What is the difference between food allergies, foodborne illnesses, and food intolerances?
A food allergy is the result of an autoimmune response that occurs when out immune system mistakes proteins in foods as foreign invaders. The most common food allergies are the big 9- shellfish, eggs, fish, tree-nuts, peanuts, milk, soy, sesame, and wheat. When one of these food is ingested by someone who has a food allergy, the body creates antibodies (IgE) that trigger the immune response and mediates the release of chemicals in the blood. These chemicals cause anaphylaxis, which is an acute immune response to an invader (antigen) that the body is hypersensitive to. These individuals can face life threatening symptoms if they ingest a food they are allergic to, such as nausea, vomiting, shortness of breath, rash, low blood pressure, dizziness, and fainting. Initial treatment for an allergic reaction is an epi-pen, which injects epinephrine into the bloodstream. If you or a friend is experiencing an anaphylactic shock, call 911 or obtain immediate medical attention.

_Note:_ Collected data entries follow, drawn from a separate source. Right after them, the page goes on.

==> src/rtl/div_unit_pkg.sv <==
// Shared decode codes and divider state encodings.
// Imported by the EX-stage divider and its datapath step.
package div_unit_pkg;

    localparam logic [4:0] DIV_CONTROL  = 5'b11010;
    localparam logic [4:0] DIVU_CONTROL = 5'b11011;

    typedef enum logic [1:0] {
        DIV_IDLE  = 2'd0,
        DIV_CALC  = 2'd1,
        DIV_DZERO = 2'd2,
        DIV_DONE  = 2'd3
    } div_state_t;

endpackage

==> src/rtl/div_step.sv <==
// One restoring-division iteration on magnitudes.
// Shift {rem,quo} left, trial-subtract the divisor, keep or restore.
module div_step #(
    parameter int DATA_W = 32
) (
    input  logic [DATA_W:0]   rem,
    input  logic [DATA_W-1:0] quo,
    input  logic [DATA_W-1:0] divisor,
    output logic [DATA_W:0]   rem_nxt,
    output logic [DATA_W-1:0] quo_nxt
);

    logic [DATA_W+1:0] rem_sh;
    logic [DATA_W+1:0] trial;
    logic              neg;

    assign rem_sh = {rem, quo[DATA_W-1]};
    assign trial  = rem_sh - {2'b00, divisor};
    assign neg    = trial[DATA_W+1];

    always_comb begin
        rem_nxt = neg ? rem_sh[DATA_W:0] : trial[DATA_W:0];
        quo_nxt = {quo[DATA_W-2:0], ~neg};
    end

endmodule

==> src/rtl/div_unit.sv <==
// Iterative radix-2 restoring divider for DIV/DIVU in EX.
// Stalls the pipeline while iterating; result pulses valid in DONE.
module div_unit
    import div_unit_pkg::*;
#(
    parameter int DATA_W = 32
) (
    input  logic              clk,
    input  logic              rst,
    input  logic              start,
    input  logic              signed_div,
    input  logic [DATA_W-1:0] opdata1,
    input  logic [DATA_W-1:0] opdata2,
    input  logic              annul,
    output logic              stall_req,
    output logic              valid,
    output logic [DATA_W-1:0] hi,
    output logic [DATA_W-1:0] lo
);

    localparam int CW = $clog2(DATA_W);
    localparam logic [CW-1:0] LAST = CW'(DATA_W - 1);

    div_state_t        state;
    div_state_t        state_nxt;
    logic [CW-1:0]     cnt;
    logic [DATA_W:0]   rem;
    logic [DATA_W-1:0] quo;
    logic [DATA_W-1:0] dvs;
    logic              neg_q;
    logic              neg_r;

    logic [DATA_W:0]   rem_nxt;
    logic [DATA_W-1:0] quo_nxt;
    logic              req;
    logic              dzero;
    logic              sgn1;
    logic              sgn2;
    logic [DATA_W-1:0] abs1;
    logic [DATA_W-1:0] abs2;

    assign req   = start & ~annul;
    assign dzero = (opdata2 == '0);
    assign sgn1  = signed_div & opdata1[DATA_W-1];
    assign sgn2  = signed_div & opdata2[DATA_W-1];
    assign abs1  = sgn1 ? -opdata1 : opdata1;
    assign abs2  = sgn2 ? -opdata2 : opdata2;

    div_step #(
        .DATA_W (DATA_W)
    ) u_step (
        .rem     (rem),
        .quo     (quo),
        .divisor (dvs),
        .rem_nxt (rem_nxt),
        .quo_nxt (quo_nxt)
    );

    always_comb begin
        state_nxt = state;
        unique case (state)
            DIV_IDLE:
                if (req) state_nxt = dzero ? DIV_DZERO : DIV_CALC;
            DIV_CALC:
                if (annul)            state_nxt = DIV_IDLE;
                else if (cnt == LAST) state_nxt = DIV_DONE;
            DIV_DZERO:
                state_nxt = annul ? DIV_IDLE : DIV_DONE;
            DIV_DONE:
                state_nxt = DIV_IDLE;
            default:
                state_nxt = DIV_IDLE;
        endcase
    end

    assign stall_req = (state == DIV_IDLE & req)
                     | (state == DIV_CALC)
                     | (state == DIV_DZERO);
    assign valid     = (state == DIV_DONE);

    always_ff @(posedge clk) begin
        if (rst) begin
            state <= DIV_IDLE;
            cnt   <= '0;
            rem   <= '0;
            quo   <= '0;
            dvs   <= '0;
            neg_q <= 1'b0;
            neg_r <= 1'b0;
            hi    <= '0;
            lo    <= '0;
        end else begin
            state <= state_nxt;
            unique case (state)
                DIV_IDLE: begin
                    // quo carries the raw dividend on the divide-by-zero path
                    if (req) begin
                        cnt   <= '0;
                        rem   <= '0;
                        quo   <= dzero ? opdata1 : abs1;
                        dvs   <= abs2;
                        neg_q <= sgn1 ^ sgn2;
                        neg_r <= sgn1;
                    end
                end
                DIV_CALC: begin
                    if (!annul) begin
                        rem <= rem_nxt;
                        quo <= quo_nxt;
                        cnt <= cnt + 1'b1;
                        if (cnt == LAST) begin
                            lo <= neg_q ? -quo_nxt : quo_nxt;
                            hi <= neg_r ? -rem_nxt[DATA_W-1:0]
                                        : rem_nxt[DATA_W-1:0];
                        end
                    end
                end
                DIV_DZERO: begin
                    if (!annul) begin
                        lo <= '1;
                        hi <= quo;
                    end
                end
                default: ;
            endcase
        end
    end

endmodule
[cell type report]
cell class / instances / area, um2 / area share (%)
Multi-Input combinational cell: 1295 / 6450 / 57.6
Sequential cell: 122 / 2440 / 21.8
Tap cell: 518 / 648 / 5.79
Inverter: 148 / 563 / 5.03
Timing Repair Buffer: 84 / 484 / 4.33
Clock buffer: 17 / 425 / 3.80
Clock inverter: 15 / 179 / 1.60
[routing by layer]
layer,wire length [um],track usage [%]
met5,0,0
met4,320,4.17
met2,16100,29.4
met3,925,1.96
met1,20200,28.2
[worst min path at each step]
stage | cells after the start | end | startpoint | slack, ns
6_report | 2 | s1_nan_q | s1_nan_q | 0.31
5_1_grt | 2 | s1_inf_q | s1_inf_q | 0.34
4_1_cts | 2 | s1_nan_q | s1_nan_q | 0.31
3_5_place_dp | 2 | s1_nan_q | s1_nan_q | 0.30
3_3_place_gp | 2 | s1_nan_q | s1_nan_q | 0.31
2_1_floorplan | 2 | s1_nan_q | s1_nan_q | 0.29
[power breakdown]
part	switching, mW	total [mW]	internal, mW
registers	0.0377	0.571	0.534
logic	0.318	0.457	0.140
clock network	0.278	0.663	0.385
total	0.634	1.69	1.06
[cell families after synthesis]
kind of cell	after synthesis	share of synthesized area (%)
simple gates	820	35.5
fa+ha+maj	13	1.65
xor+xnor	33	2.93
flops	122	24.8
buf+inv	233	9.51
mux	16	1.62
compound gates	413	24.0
## config.mk

```make
export PLATFORM = sky130hd
export DESIGN_NAME = tt_um_matthewelse_div
export DESIGN_NICKNAME = d
export VERILOG_FILES = /design/src/rtl/tt_div_pkg.sv /design/src/rtl/tt_div_step.sv /design/src/rtl/tt_um_matthewelse_div.sv
export SDC_FILE = /design/constraint.sdc
export NUM_CORES = 1
export LEC_CHECK = 0
export CAP_MARGIN = 20
export CELL_PAD_IN_SITES_DETAIL_PLACEMENT = 1
export CELL_PAD_IN_SITES_GLOBAL_PLACEMENT = 1
export CORE_MARGIN = 3
export CORE_UTILIZATION = 44
export CTS_BUF_LIST = sky130_fd_sc_hd__clkbuf_8
export DETAILED_ROUTE_END_ITERATION = 8
export PLACE_DENSITY = 0.8
export RECOVER_POWER = 100
export SLEW_MARGIN = 25
export SYNTH_ARGS = -nofsm -noshare
export SYNTH_HDL_FRONTEND = slang
export SYNTH_SLANG_ARGS = --single-unit
```

## constraint.sdc

```tcl
create_clock -name clk -period 2.75 [get_ports clk]
set_input_delay 0.55 -clock clk [delete_from_list [all_inputs] [get_ports clk]]
set_output_delay 0.55 -clock clk [all_outputs]
set_load 0.01 [all_outputs]
```

## src/rtl/tt_div_pkg.sv

```systemverilog
// Shared constants, state encoding and pin bit positions for the sequential byte divider.
package tt_div_pkg;

  localparam int DIV_W = 8;
  localparam int CNT_W = 3;

  localparam logic [DIV_W-1:0] DBZ_QUOTIENT = 8'hFF;
  localparam logic [7:0]       UIO_OE_MASK  = 8'hF0;
  localparam logic [CNT_W-1:0] CNT_LAST     = 3'd7;

  // uio_in strobe / select positions
  localparam int LOAD_A_BIT = 0;
  localparam int START_BIT  = 1;
  localparam int SEL_BIT    = 2;

  // uio_out status positions
  localparam int BUSY_BIT = 4;
  localparam int DONE_BIT = 5;
  localparam int DBZ_BIT  = 6;

  typedef enum logic [1:0] {
    IDLE = 2'd0,
    RUN  = 2'd1,
    DONE = 2'd2
  } state_t;

endpackage

```

## src/rtl/tt_div_step.sv

```systemverilog
// One combinational restoring-division iteration: shift {rem, q} left by one
// and conditionally subtract the divisor from the widened partial remainder.
module tt_div_step
  import tt_div_pkg::*;
(
  input  logic [DIV_W-1:0] i_rem,
  input  logic [DIV_W-1:0] i_q,
  input  logic [DIV_W-1:0] i_div,
  output logic [DIV_W-1:0] o_rem,
  output logic [DIV_W-1:0] o_q
);

  logic [DIV_W:0] w_shift;

  // Compare in 9 bits so a divisor above 127 never overflows the shifted remainder;
  // the difference always fits back into 8 bits because it is below the divisor.
  always_comb begin
    w_shift = {i_rem, i_q[DIV_W-1]};
    o_rem   = w_shift[DIV_W-1:0];
    o_q     = {i_q[DIV_W-2:0], 1'b0};
    if (w_shift >= {1'b0, i_div}) begin
      o_rem = w_shift[DIV_W-1:0] - i_div;
      o_q   = {i_q[DIV_W-2:0], 1'b1};
    end
  end

endmodule

```

## src/rtl/tt_um_matthewelse_div.sv

```systemverilog
// Sequential unsigned 8-bit divider on the Tiny Tapeout pinout.
// Operands are captured on strobe rising edges from uio_in, one quotient bit
// is produced per cycle, and quotient/remainder are muxed onto uo_out by sel.
// Optional macro DIV_SYNC_EN inserts a 2-flop synchronizer on the strobes.
module tt_um_matthewelse_div
  import tt_div_pkg::*;
(
  input  logic       clk,
  input  logic       rst_n,
  input  logic       ena,
  input  logic [7:0] ui_in,
  input  logic [7:0] uio_in,
  output logic [7:0] uo_out,
  output logic [7:0] uio_out,
  output logic [7:0] uio_oe
);

  state_t           r_state;
  logic [1:0]       r_prev;
  logic [DIV_W-1:0] r_a;
  logic [DIV_W-1:0] r_b;
  logic [DIV_W-1:0] r_rem;
  logic [DIV_W-1:0] r_q;
  logic [CNT_W-1:0] r_cnt;
  logic [DIV_W-1:0] r_quo;
  logic [DIV_W-1:0] r_rmd;
  logic             r_dbz;

  logic [1:0]       w_strb;
  logic [1:0]       w_edge;
  logic [DIV_W-1:0] w_dividend;
  logic [DIV_W-1:0] w_nrem;
  logic [DIV_W-1:0] w_nq;
  logic             w_unused;

  assign w_unused = &{1'b0, uio_in[7:3]};

`ifdef DIV_SYNC_EN
  logic [1:0] r_sync1;
  logic [1:0] r_sync2;

  // Two-stage synchronizer for asynchronous strobes before edge detection.
  always_ff @(posedge clk or negedge rst_n) begin
    if (!rst_n) begin
      r_sync1 <= 2'b00;
      r_sync2 <= 2'b00;
    end else if (ena) begin
      r_sync1 <= uio_in[START_BIT:LOAD_A_BIT];
      r_sync2 <= r_sync1;
    end
  end

  assign w_strb = r_sync2;
`else
  assign w_strb = uio_in[START_BIT:LOAD_A_BIT];
`endif

  assign w_edge = w_strb & ~r_prev;

  // A simultaneous load_a edge supplies the dividend to the starting operation.
  assign w_dividend = w_edge[LOAD_A_BIT] ? ui_in : r_a;

  tt_div_step u_step (
    .i_rem (r_rem),
    .i_q   (r_q),
    .i_div (r_b),
    .o_rem (w_nrem),
    .o_q   (w_nq)
  );

  // Control FSM, operand capture, iteration registers and result registers.
  always_ff @(posedge clk or negedge rst_n) begin
    if (!rst_n) begin
      r_state <= IDLE;
      r_prev  <= 2'b00;
      r_a     <= '0;
      r_b     <= '0;
      r_rem   <= '0;
      r_q     <= '0;
      r_cnt   <= '0;
      r_quo   <= '0;
      r_rmd   <= '0;
      r_dbz   <= 1'b0;
    end else if (ena) begin
      r_prev <= w_strb;
      case (r_state)
        RUN: begin
          r_rem <= w_nrem;
          r_q   <= w_nq;
          r_cnt <= r_cnt + 3'd1;
          if (r_cnt == CNT_LAST) begin
            r_state <= DONE;
            r_quo   <= w_nq;
            r_rmd   <= w_nrem;
          end
        end
        default: begin
          if (w_edge[LOAD_A_BIT]) begin
            r_a <= ui_in;
          end
          if (w_edge[START_BIT]) begin
            if (ui_in == '0) begin
              r_state <= DONE;
              r_quo   <= DBZ_QUOTIENT;
              r_rmd   <= w_dividend;
              r_dbz   <= 1'b1;
            end else begin
              r_state <= RUN;
              r_b     <= ui_in;
              r_rem   <= '0;
              r_q     <= w_dividend;
              r_cnt   <= '0;
              r_dbz   <= 1'b0;
            end
          end
        end
      endcase
    end
  end

  // Result select and status pin mapping.
  always_comb begin
    uo_out            = uio_in[SEL_BIT] ? r_rmd : r_quo;
    uio_out           = 8'h00;
    uio_out[BUSY_BIT] = (r_state == RUN);
    uio_out[DONE_BIT] = (r_state == DONE);
    uio_out[DBZ_BIT]  = r_dbz;
    uio_oe            = UIO_OE_MASK;
  end

endmodule

```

A food intolerance is typically a result of the bodies inability to produce an enzyme to break down sugars in foods. A common example of this is lactose intolerance. The body is not producing enough lactase to digest the sugar in milk, known as lactose. Reactions to intolerances are far less severe than an allergy, and typically include bloating, diarrhea, and abdominal discomfort.
A foodborne illness, such as salmonella, are typically caused by bacterial or viral infections. This can occur when food is not held at the appropriate temperature, cross contamination, or from a bacteria or virus reproducing. These are especially dangerous for those who are immunocompromised, or have a weakened immune system, such as infants, elders, and those already sick. The most common symptoms associated with a foodborne illness are fever, vomiting and diarrhea. Most people recover on their own after 1-3 days, however if the reaction is serious, it is advised to seek immediate medical intervention.
We have been living in a cross-contact nation!
As science evolves, there have been many notable, recently researched, food allergies that can put a person's well-being at stake.
1/20 people have a serious food allergy. About 5% of adults and 6-8% of children have an allergic reaction to foods.
Some common allergies or autoimmune diseases include Celiac Disease, which requires a person to eliminate the wheat protein, gluten, from their diet.
This means that an individual with Celiac Disease cannot eat wheat, barley, or rye products.
Wheat is in many other foods and beverages outside of bread, it can also be found in beer and soy sauce!
Some individuals with serious allergies cannot eat foods that are produced in the same facilities as other goods. The allergen can be in the oxygen in the factory, and act as an airborne contaminant. Certain people with Celiac may not be able to eat a food that is near or touching gluten.
We can limit attacks that these individuals have by using tongs and utensils in designated areas! If someone has a dairy allergy, it can be life threatening to use a utensil that touched cheese earlier.